= William Robertson (Western Quebec and Upper Canada) =

Canadian businessman

William Robertson (ca 1760 – December 3, 1806) was a businessman and political figure in Upper Canada.

He was born at Monymusk, near Aberdeen in Scotland around 1760 and settled in Detroit (then part of Quebec) in 1782. By 1788, he was an important merchant in the fur trade in the area and he was appointed to the district court and land board of the Hesse District of Upper Canada. Robertson resigned from his position as judge because he felt he was not qualified. In July 1792, he was appointed to the Executive Council and Legislative Council of Upper Canada. He resigned both offices in November, possibly because he believed that his business interests kept him too occupied.
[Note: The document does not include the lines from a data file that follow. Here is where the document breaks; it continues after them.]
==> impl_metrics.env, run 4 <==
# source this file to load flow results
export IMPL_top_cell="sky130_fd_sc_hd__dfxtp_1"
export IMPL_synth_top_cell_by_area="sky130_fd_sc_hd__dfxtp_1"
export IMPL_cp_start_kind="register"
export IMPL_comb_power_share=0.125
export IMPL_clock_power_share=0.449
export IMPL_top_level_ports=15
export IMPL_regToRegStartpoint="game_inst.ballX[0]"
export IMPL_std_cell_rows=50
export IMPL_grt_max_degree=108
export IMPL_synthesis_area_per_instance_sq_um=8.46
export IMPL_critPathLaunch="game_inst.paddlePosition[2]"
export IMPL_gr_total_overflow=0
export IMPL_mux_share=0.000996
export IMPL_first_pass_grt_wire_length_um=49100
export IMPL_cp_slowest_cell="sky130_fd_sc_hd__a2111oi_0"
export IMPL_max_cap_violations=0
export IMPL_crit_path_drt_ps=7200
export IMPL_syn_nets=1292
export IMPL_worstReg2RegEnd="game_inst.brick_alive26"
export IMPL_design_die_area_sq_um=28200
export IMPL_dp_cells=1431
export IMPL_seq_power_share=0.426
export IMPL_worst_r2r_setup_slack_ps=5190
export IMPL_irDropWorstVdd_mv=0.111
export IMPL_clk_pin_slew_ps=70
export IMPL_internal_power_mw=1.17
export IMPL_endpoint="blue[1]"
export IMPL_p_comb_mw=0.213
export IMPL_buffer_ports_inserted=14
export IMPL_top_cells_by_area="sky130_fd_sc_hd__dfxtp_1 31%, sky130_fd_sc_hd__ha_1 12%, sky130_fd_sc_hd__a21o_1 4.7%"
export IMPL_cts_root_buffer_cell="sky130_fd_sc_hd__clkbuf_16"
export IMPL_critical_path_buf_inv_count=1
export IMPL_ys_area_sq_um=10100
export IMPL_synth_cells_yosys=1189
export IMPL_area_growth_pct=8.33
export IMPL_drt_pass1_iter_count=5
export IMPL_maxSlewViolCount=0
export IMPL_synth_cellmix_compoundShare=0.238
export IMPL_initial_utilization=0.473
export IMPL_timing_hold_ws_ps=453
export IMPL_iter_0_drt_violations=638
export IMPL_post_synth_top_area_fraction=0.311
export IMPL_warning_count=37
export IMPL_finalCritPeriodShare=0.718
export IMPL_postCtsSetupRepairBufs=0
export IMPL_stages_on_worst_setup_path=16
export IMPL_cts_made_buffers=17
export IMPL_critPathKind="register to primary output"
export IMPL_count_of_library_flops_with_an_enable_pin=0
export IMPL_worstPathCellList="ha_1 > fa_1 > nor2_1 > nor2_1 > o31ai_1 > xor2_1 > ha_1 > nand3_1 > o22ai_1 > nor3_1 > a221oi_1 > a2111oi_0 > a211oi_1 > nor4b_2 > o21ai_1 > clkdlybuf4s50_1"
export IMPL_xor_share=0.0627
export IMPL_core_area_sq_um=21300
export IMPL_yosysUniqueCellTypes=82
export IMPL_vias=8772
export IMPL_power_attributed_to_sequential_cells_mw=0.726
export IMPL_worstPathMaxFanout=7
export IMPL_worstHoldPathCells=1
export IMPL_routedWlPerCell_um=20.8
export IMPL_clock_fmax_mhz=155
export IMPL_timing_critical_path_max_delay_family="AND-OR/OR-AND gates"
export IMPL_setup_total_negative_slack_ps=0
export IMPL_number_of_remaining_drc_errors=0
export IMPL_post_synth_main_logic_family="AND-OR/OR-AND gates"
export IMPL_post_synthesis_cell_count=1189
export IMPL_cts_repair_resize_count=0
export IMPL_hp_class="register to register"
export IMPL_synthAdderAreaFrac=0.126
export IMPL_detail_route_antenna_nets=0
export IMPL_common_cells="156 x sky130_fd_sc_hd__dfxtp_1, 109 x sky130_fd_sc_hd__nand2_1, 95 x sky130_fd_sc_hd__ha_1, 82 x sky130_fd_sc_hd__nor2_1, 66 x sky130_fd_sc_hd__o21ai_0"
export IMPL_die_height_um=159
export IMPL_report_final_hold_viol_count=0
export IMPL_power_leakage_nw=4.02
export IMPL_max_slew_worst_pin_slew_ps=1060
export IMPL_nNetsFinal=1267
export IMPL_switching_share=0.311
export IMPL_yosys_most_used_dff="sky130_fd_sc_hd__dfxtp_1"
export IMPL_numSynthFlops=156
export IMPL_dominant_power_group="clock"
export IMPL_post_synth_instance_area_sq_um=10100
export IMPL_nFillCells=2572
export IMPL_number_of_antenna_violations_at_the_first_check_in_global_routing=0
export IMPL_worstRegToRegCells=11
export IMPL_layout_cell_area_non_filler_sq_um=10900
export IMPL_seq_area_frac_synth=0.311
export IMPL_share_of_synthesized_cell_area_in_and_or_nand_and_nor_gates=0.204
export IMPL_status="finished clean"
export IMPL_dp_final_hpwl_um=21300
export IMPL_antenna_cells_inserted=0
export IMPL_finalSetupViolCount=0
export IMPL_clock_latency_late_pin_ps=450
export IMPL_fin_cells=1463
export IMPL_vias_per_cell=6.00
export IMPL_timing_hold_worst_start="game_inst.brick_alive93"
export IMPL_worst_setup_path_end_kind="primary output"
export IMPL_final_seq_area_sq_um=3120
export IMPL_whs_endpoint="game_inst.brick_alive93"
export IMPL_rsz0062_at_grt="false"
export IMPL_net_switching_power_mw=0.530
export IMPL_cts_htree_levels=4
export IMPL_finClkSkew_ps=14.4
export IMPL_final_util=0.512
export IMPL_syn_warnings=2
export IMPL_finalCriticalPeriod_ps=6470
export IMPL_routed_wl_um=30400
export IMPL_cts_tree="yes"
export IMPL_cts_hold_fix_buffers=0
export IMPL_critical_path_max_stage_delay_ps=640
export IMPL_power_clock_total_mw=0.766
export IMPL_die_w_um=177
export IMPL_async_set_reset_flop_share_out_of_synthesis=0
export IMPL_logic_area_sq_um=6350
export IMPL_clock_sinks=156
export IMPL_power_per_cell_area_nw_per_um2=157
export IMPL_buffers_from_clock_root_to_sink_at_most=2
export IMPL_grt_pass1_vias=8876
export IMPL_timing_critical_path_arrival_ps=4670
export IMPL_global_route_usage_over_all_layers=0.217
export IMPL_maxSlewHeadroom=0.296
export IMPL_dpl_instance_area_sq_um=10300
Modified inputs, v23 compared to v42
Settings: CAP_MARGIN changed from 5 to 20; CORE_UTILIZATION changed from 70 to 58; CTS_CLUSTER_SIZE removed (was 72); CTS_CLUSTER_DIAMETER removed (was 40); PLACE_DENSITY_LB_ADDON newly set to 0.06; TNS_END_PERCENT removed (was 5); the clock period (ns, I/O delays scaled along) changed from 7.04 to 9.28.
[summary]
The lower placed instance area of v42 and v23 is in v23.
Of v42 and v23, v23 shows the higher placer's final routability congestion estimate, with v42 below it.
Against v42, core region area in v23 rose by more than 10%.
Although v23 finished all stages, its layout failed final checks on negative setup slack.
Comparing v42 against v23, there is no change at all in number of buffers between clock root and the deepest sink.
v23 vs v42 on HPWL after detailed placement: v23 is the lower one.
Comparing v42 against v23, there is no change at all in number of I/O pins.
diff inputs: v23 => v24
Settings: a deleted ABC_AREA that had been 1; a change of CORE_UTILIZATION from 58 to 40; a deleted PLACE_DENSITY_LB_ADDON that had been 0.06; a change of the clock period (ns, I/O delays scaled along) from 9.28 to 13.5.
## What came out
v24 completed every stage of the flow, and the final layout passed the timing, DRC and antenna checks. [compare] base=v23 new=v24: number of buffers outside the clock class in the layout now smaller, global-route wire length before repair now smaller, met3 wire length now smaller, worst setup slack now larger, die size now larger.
Setup of JK:
Design fft16, start of the top module:
module fft16 (
    input  wire              clk,
    input  wire              rst_n,
    input  wire              start,
    input  wire signed [8:0] din_i,
    input  wire signed [8:0] din_q,
    output wire              ready,
    output wire              dout_valid,
    output wire signed [8:0] dout_i,
    output wire signed [8:0] dout_q
);
wire signed [8:0] fifo1_dout_i, fifo1_dout_q, fifo2_dout_i, fifo2_dout_q;
fft #(.SAMPLE_WORD_LENGTH(9), .SAMPLE_INT_LENGTH(0), .SAMPLE_FLOAT_LENGTH(8), .FIFO_DEPTH(16)) u_fft (
    .fifo1_dout_i (fifo1_dout_i),
    .fifo1_dout_q (fifo1_dout_q),
    .fifo2_dout_i (fifo2_dout_i),
    .fifo2_dout_q (fifo2_dout_q),
    .din_i        (din_i),
    .din_q        (din_q),
    .strt_pulse   (start),
    .valid_in     (1'b1),
    .rst          (rst_n),
    .clk          (clk),
    .idle         (ready),
    .res_valid    (dout_valid),
    .res_i        (dout_i),
    .res_q        (dout_q)
);
endmodule
Size: about 5,900 cells after synthesis.
clock: 5.91 ns
lec_check: 0
abc_area: 1
cap_margin: 35
cell_pad_in_sites_global_placement: 1
core_margin: 2
core_utilization: 33
cts_cluster_size: 91
gpl_routability_driven: 0
gpl_timing_driven: 0
setup_slack_margin: 0.78
slew_margin: 15
tns_end_percent: 20
run.sh (not shown) runs the stock make flow with config.mk's settings and CLKGATE_MAP_FILE=.
Nothing crashed in JK and all stages finished; the problem is that the final layout failed, the offending checks being negative setup slack.
#### Input delta (MS over JK)
# JK
export LEC_CHECK = 0
export ABC_AREA = 1
export CAP_MARGIN = 35
export CELL_PAD_IN_SITES_GLOBAL_PLACEMENT = 1
export CORE_MARGIN = 2
export CORE_UTILIZATION = 33
export CTS_CLUSTER_SIZE = 91
export GPL_ROUTABILITY_DRIVEN = 0
export GPL_TIMING_DRIVEN = 0
export SETUP_SLACK_MARGIN = 0.78
export SLEW_MARGIN = 15
export TNS_END_PERCENT = 20
create_clock -name core_clock -period 5.91 [get_ports {clk}]
# MS
export LEC_CHECK = 0
export CAP_MARGIN = 35
export CORE_ASPECT_RATIO = 0.92
export CORE_MARGIN = 2
export CORE_UTILIZATION = 37
export SLEW_MARGIN = 20
export TNS_END_PERCENT = 20
create_clock -name core_clock -period 10.0 [get_ports {clk}]
--- outcome ---
MS went all the way through synthesis, placement and routing and the layout is clean on timing, DRC and antenna. Taking JK as the reference, in MS die size shrank by about 13%; area after synthesis shrank by 1700 µm²; average via count per standard cell grew by 0.35; total cell area reported by yosys after synthesis shrank by 1700 µm²; clock period minus final worst setup slack grew by 0.056 ns. MS gives less maximum operating frequency than JK did.
Input-level comparison between AL and MS:
# MS
export LEC_CHECK = 0
export CAP_MARGIN = 35
export CORE_ASPECT_RATIO = 0.92
export CORE_MARGIN = 2
export CORE_UTILIZATION = 37
export SLEW_MARGIN = 20
export TNS_END_PERCENT = 20
create_clock -name core_clock -period 10.0 [get_ports {clk}]
# AL
export LEC_CHECK = 0
export CAP_MARGIN = 20
export CORE_MARGIN = 2
export CORE_UTILIZATION = 30
export SLEW_MARGIN = 20
create_clock -name core_clock -period 14.4 [get_ports {clk}]
Findings:
[compare] base=MS new=AL: met2 routing resource usage after global routing fell by 4.8 points; number of buffers inserted during clock tree synthesis increased by 3 relative to the old numbers.
Transition at the pin with the smallest max-transition slack: lower on MS
Measured against each other, AL and MS differ in global routing met3 resource utilization, the higher figure coming from MS.
Compared with MS, AL shows first-pass GRT wire length lower by 1800 µm.

build 6:
fft16 again, from the RTL that the note above started with.
## fft16
module fft16 (
    input  wire              clk,
    input  wire              rst_n,
    input  wire              start,
    input  wire signed [8:0] din_i,
    input  wire signed [8:0] din_q,
    output wire              ready,
    output wire              dout_valid,
    output wire signed [8:0] dout_i,
    output wire signed [8:0] dout_q
);
export LEC_CHECK = 0
export ABC_AREA = 1
export CAP_MARGIN = 20
export CELL_PAD_IN_SITES_DETAIL_PLACEMENT = 0
export CORE_ASPECT_RATIO = 1.04
export CORE_MARGIN = 2
export CORE_UTILIZATION = 72
export GPL_ROUTABILITY_DRIVEN = 1
export PLACE_DENSITY_LB_ADDON = 0.27
export SETUP_SLACK_MARGIN = 3.74
export SLEW_MARGIN = 20
create_clock -name core_clock -period 12.9 [get_ports {clk}]
Per the final summary, build 6 finished and its layout is clean on timing, DRC and antenna.
#### Input delta (build 22 over build 6)
Settings: PLACE_DENSITY_LB_ADDON removed (was 0.27); ABC_AREA removed (was 1); CORE_ASPECT_RATIO removed (was 1.04); SETUP_SLACK_MARGIN changed from 3.74 to -0.58; GPL_ROUTABILITY_DRIVEN removed (was 1); CELL_PAD_IN_SITES_DETAIL_PLACEMENT removed (was 0); the clock period (ns, I/O delays scaled along) changed from 12.9 to 6.0.
Notes after the runs:
- Looking at core area across build 22 and build 6, the one that comes out higher is build 6.
- Of build 22 and build 6, build 6 shows the lower multiplexer share of the synthesized area, with build 22 above it.
- Compared with build 6, build 22 shows total of cells resized after clock tree synthesis lower by 153.
- In the metrics for build 22 and build 6, the one carrying the lower post-synthesis share of cell area spent on and, or, nand and nor gates is build 22.
- Xor/xnor share of the synthesized area came out higher on build 22 than on build 6.
- Tool error DPL-0033 stopped build 22 during global routing (5_1_grt); no final results.
- Sort build 22 and build 6 by die size desc -> top: build 6
- Comparing build 22 and build 6, the higher chip area in the Yosys report is on build 6.
- In the tables for build 22 and build 6, area after synthesis reads higher with build 6.
- Max die extent in y across build 22 and build 6: build 6
- Total cells reported by yosys after synthesis shrinks by more than 10% when moving from build 6 to build 22.
- Cell count after synthesis, build 22 and build 6: higher on build 6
He had close business ties to Robert Hamilton, who had married his brother Samuel's widow, Catherine Askin, in 1785. He also held a number of contracts to supply garrisons in Upper Canada. Robertson moved to Montreal in 1797. After the death of his first wife in 1800, he returned to Great Britain and in 1803 married again, but this marriage lasted only a few months.

In 1795, Robertson was part of a partnership with Ebenezer Allen and Charles Whitney of Vermont, Robert Randall of Philadelphia and several other British subjects in Detroit, including Catherine Askin's father, John Askin, which planned to buy the entire lower Michigan peninsula from the United States government.

He died in London, England in 1806. His fortune eventually passed to his only great-grandchild Lucy Harris née Ronalds who lived in Eldon House, London, Ontario.